Study material »
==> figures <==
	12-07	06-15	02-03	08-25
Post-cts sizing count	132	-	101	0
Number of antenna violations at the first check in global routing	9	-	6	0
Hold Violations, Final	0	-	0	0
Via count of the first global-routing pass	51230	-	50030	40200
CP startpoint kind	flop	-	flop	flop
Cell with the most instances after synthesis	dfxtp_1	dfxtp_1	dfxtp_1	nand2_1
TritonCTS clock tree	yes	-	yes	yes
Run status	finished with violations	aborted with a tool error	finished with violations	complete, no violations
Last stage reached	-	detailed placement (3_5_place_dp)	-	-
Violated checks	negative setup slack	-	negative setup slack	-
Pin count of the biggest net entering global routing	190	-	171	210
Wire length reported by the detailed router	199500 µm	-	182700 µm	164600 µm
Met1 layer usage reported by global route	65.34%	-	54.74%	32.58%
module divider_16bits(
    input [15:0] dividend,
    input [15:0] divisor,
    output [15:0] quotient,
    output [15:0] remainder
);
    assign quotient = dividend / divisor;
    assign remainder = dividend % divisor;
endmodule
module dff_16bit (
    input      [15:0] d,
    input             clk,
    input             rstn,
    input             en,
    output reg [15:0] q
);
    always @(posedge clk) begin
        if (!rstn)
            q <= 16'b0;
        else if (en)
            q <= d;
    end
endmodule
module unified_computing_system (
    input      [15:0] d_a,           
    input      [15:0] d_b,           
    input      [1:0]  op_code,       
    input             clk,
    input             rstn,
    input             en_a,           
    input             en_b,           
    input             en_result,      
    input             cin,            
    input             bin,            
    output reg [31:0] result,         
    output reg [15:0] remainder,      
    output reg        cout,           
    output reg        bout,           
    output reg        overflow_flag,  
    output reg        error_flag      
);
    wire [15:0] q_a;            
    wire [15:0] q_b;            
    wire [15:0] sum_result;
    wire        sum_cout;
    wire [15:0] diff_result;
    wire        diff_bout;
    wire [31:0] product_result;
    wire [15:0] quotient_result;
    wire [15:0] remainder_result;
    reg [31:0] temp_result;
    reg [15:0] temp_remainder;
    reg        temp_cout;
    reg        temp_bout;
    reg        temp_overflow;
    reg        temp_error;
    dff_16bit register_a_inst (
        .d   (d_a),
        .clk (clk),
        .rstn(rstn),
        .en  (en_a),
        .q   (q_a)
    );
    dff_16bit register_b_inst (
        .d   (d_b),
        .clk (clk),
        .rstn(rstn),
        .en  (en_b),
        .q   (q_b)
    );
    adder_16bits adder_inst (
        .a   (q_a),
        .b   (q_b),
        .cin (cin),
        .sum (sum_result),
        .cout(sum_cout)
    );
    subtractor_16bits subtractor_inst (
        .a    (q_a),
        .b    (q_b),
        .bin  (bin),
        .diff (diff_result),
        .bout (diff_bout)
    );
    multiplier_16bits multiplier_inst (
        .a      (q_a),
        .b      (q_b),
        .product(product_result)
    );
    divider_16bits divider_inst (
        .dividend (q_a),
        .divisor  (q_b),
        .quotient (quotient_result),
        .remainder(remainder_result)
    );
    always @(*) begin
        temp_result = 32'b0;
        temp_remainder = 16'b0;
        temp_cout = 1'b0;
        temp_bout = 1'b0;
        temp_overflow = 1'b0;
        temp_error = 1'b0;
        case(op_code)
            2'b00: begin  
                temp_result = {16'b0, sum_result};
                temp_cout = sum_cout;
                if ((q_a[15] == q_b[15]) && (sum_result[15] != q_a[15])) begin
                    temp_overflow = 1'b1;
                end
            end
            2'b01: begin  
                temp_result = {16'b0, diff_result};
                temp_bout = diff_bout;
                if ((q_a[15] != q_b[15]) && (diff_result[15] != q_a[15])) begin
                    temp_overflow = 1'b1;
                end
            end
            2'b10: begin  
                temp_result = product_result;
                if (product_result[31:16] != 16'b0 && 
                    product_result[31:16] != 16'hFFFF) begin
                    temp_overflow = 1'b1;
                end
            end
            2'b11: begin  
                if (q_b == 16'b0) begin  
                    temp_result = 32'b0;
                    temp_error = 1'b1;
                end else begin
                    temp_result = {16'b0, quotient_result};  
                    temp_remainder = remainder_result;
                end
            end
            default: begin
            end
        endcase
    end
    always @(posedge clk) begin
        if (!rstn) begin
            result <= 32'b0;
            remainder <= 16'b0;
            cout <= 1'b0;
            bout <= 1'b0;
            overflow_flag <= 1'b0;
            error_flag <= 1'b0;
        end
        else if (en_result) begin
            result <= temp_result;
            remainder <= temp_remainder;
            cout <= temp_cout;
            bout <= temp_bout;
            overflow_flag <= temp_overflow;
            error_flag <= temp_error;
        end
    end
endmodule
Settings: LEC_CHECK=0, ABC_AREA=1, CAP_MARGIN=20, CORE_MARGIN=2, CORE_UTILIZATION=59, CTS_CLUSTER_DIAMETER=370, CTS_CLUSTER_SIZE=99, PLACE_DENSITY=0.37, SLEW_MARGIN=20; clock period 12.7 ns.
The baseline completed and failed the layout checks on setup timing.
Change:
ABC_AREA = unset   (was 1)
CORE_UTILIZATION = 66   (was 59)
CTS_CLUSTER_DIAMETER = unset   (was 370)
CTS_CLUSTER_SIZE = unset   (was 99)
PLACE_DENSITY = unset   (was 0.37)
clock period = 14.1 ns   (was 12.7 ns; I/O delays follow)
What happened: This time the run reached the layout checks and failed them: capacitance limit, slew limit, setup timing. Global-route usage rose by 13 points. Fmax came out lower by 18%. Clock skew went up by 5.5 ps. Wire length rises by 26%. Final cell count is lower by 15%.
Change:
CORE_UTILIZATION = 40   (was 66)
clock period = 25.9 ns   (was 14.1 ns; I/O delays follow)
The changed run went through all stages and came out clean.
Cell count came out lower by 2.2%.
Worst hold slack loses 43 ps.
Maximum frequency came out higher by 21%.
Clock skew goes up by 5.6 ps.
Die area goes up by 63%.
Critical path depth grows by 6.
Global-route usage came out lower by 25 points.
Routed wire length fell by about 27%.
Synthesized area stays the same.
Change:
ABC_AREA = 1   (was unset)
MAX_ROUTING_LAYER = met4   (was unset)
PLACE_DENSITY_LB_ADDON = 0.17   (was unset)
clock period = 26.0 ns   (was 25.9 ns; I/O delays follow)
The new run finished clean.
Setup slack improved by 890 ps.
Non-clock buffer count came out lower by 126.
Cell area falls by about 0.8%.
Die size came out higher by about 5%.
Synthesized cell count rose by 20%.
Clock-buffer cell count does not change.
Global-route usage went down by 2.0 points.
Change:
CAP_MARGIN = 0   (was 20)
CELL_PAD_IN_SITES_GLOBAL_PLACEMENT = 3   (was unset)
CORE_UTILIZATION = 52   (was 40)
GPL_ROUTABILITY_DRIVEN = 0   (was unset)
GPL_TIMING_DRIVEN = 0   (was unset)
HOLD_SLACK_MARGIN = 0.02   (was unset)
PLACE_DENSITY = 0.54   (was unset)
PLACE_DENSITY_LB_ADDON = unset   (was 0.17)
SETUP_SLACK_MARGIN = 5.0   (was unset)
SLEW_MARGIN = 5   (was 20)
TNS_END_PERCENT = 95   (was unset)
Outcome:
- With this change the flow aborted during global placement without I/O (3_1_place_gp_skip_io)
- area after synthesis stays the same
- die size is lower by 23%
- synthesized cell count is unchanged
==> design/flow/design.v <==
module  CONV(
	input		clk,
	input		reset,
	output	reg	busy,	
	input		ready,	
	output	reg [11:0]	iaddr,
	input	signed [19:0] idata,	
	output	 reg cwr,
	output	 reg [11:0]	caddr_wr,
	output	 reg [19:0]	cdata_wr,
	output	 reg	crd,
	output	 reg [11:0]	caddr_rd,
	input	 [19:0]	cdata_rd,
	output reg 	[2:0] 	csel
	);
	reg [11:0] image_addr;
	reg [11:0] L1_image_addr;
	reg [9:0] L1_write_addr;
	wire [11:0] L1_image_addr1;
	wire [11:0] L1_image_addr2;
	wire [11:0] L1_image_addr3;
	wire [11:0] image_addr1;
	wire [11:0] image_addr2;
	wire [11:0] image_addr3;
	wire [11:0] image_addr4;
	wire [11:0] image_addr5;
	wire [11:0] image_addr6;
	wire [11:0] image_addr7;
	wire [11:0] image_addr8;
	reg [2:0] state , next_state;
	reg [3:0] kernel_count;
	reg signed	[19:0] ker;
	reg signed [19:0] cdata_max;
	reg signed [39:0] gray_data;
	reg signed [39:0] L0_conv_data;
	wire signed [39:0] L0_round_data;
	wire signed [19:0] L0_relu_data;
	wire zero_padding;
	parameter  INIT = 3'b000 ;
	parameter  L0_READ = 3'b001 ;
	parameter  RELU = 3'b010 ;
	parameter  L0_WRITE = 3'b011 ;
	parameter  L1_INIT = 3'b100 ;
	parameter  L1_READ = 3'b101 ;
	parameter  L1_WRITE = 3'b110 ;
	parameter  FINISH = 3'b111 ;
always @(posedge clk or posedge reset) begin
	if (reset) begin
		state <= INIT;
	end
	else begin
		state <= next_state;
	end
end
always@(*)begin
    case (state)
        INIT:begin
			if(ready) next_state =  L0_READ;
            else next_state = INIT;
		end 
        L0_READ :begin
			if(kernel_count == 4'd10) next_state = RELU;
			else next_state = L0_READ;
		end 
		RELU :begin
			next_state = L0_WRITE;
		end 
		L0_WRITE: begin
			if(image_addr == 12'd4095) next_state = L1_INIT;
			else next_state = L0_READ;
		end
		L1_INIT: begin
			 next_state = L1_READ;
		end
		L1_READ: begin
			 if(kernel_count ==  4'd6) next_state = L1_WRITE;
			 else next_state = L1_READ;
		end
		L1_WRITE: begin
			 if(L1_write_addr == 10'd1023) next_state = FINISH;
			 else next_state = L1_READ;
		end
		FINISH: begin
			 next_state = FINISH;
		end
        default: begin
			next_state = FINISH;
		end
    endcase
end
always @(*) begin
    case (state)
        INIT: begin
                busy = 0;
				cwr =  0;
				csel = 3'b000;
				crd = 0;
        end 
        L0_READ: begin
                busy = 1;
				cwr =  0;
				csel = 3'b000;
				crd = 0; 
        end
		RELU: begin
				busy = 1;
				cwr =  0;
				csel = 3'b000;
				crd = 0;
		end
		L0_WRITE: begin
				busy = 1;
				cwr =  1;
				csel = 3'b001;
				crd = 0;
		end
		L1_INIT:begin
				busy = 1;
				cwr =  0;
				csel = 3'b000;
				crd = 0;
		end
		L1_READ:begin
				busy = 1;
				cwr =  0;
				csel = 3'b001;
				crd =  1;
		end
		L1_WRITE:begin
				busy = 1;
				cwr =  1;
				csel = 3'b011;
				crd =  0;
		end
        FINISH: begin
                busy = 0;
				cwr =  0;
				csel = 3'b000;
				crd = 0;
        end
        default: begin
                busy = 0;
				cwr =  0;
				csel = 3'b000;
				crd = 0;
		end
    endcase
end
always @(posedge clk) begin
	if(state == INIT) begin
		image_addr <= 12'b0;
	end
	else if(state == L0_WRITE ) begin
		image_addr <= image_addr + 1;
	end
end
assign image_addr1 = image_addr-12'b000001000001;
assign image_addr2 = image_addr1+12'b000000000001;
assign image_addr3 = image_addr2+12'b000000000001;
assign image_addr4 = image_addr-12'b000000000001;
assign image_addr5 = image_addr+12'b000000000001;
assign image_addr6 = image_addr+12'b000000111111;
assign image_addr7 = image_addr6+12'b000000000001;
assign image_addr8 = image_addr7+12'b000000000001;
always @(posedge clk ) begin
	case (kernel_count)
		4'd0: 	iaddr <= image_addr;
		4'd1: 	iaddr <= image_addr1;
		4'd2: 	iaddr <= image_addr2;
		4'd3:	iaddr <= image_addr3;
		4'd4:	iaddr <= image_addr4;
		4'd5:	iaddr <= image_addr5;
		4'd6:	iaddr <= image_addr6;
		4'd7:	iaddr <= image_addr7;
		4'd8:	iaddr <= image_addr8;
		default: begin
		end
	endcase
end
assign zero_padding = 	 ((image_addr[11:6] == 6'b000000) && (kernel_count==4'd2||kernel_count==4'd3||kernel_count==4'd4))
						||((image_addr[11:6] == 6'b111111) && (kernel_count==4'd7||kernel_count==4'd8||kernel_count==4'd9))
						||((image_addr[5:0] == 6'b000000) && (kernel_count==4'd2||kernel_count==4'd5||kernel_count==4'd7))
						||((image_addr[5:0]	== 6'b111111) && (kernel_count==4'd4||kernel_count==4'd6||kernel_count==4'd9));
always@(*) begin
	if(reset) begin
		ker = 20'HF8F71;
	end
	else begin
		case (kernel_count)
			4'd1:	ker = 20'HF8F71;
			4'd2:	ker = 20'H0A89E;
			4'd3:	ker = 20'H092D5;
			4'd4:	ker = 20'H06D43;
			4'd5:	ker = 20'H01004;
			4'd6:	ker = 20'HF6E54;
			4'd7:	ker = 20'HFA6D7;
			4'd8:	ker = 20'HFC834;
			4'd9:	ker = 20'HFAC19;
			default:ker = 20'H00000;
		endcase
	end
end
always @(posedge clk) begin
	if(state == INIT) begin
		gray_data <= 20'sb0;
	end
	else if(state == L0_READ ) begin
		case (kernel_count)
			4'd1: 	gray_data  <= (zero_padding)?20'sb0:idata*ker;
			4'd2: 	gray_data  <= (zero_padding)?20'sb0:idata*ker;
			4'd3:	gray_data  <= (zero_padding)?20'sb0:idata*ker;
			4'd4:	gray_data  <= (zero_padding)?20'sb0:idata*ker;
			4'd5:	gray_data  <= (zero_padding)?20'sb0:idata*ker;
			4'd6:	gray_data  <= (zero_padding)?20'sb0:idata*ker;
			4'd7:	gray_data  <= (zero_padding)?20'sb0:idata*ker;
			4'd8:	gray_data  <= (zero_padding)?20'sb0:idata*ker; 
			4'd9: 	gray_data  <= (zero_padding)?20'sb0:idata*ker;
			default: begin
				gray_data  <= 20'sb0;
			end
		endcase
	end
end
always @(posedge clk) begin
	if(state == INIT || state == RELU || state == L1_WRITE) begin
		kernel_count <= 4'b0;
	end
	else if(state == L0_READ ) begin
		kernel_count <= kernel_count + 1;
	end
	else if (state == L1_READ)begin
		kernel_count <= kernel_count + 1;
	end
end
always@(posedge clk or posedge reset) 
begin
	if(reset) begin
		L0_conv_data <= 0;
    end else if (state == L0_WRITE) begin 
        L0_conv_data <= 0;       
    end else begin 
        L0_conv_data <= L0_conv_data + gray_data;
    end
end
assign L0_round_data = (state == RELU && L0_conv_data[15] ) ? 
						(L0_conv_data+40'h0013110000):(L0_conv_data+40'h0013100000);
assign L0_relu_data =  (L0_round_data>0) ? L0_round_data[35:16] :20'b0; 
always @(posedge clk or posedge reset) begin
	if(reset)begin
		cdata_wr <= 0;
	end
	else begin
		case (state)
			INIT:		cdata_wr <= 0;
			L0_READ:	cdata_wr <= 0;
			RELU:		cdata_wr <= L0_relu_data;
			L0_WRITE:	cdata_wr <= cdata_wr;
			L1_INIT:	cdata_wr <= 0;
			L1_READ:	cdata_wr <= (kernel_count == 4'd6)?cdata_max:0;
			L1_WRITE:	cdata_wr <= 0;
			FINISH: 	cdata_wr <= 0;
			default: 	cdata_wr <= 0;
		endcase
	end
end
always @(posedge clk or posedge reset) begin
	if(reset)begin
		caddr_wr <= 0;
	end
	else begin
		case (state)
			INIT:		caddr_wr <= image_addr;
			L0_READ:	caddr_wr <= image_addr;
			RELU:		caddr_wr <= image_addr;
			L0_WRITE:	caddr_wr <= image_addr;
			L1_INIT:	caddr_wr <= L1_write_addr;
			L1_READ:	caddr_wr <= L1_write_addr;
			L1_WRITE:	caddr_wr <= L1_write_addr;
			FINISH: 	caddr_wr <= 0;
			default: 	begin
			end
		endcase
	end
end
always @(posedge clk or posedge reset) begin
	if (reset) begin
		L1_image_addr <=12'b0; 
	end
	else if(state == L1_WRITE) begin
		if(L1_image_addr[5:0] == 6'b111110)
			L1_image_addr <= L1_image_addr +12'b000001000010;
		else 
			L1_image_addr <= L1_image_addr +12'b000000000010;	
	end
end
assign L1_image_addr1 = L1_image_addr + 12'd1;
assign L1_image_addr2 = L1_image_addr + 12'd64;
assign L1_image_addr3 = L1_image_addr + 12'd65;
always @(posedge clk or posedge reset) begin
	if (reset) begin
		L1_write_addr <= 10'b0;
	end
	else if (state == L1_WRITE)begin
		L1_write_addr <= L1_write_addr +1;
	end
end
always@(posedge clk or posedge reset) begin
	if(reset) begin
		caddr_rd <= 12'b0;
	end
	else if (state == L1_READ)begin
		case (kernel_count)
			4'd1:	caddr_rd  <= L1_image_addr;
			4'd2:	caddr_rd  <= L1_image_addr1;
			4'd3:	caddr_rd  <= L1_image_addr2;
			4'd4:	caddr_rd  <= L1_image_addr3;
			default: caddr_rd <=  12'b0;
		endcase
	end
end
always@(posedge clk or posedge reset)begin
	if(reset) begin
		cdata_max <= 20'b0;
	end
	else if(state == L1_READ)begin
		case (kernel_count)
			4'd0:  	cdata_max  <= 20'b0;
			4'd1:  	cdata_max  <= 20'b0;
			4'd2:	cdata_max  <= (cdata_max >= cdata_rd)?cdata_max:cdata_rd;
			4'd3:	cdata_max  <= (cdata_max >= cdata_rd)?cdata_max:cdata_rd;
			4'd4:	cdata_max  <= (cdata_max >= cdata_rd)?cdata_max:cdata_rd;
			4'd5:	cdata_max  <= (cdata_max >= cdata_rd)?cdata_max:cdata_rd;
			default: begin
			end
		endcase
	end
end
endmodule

What this task involves » The answer must hold only the lines from the first line of the data through the line bearing "Wire length reported", returned exactly.

Task output »
==> figures <==
	12-07	06-15	02-03	08-25
Post-cts sizing count	132	-	101	0
Number of antenna violations at the first check in global routing	9	-	6	0
Hold Violations, Final	0	-	0	0
Via count of the first global-routing pass	51230	-	50030	40200
CP startpoint kind	flop	-	flop	flop
Cell with the most instances after synthesis	dfxtp_1	dfxtp_1	dfxtp_1	nand2_1
TritonCTS clock tree	yes	-	yes	yes
Run status	finished with violations	aborted with a tool error	finished with violations	complete, no violations
Last stage reached	-	detailed placement (3_5_place_dp)	-	-
Violated checks	negative setup slack	-	negative setup slack	-
Pin count of the biggest net entering global routing	190	-	171	210
Wire length reported by the detailed router	199500 µm	-	182700 µm	164600 µm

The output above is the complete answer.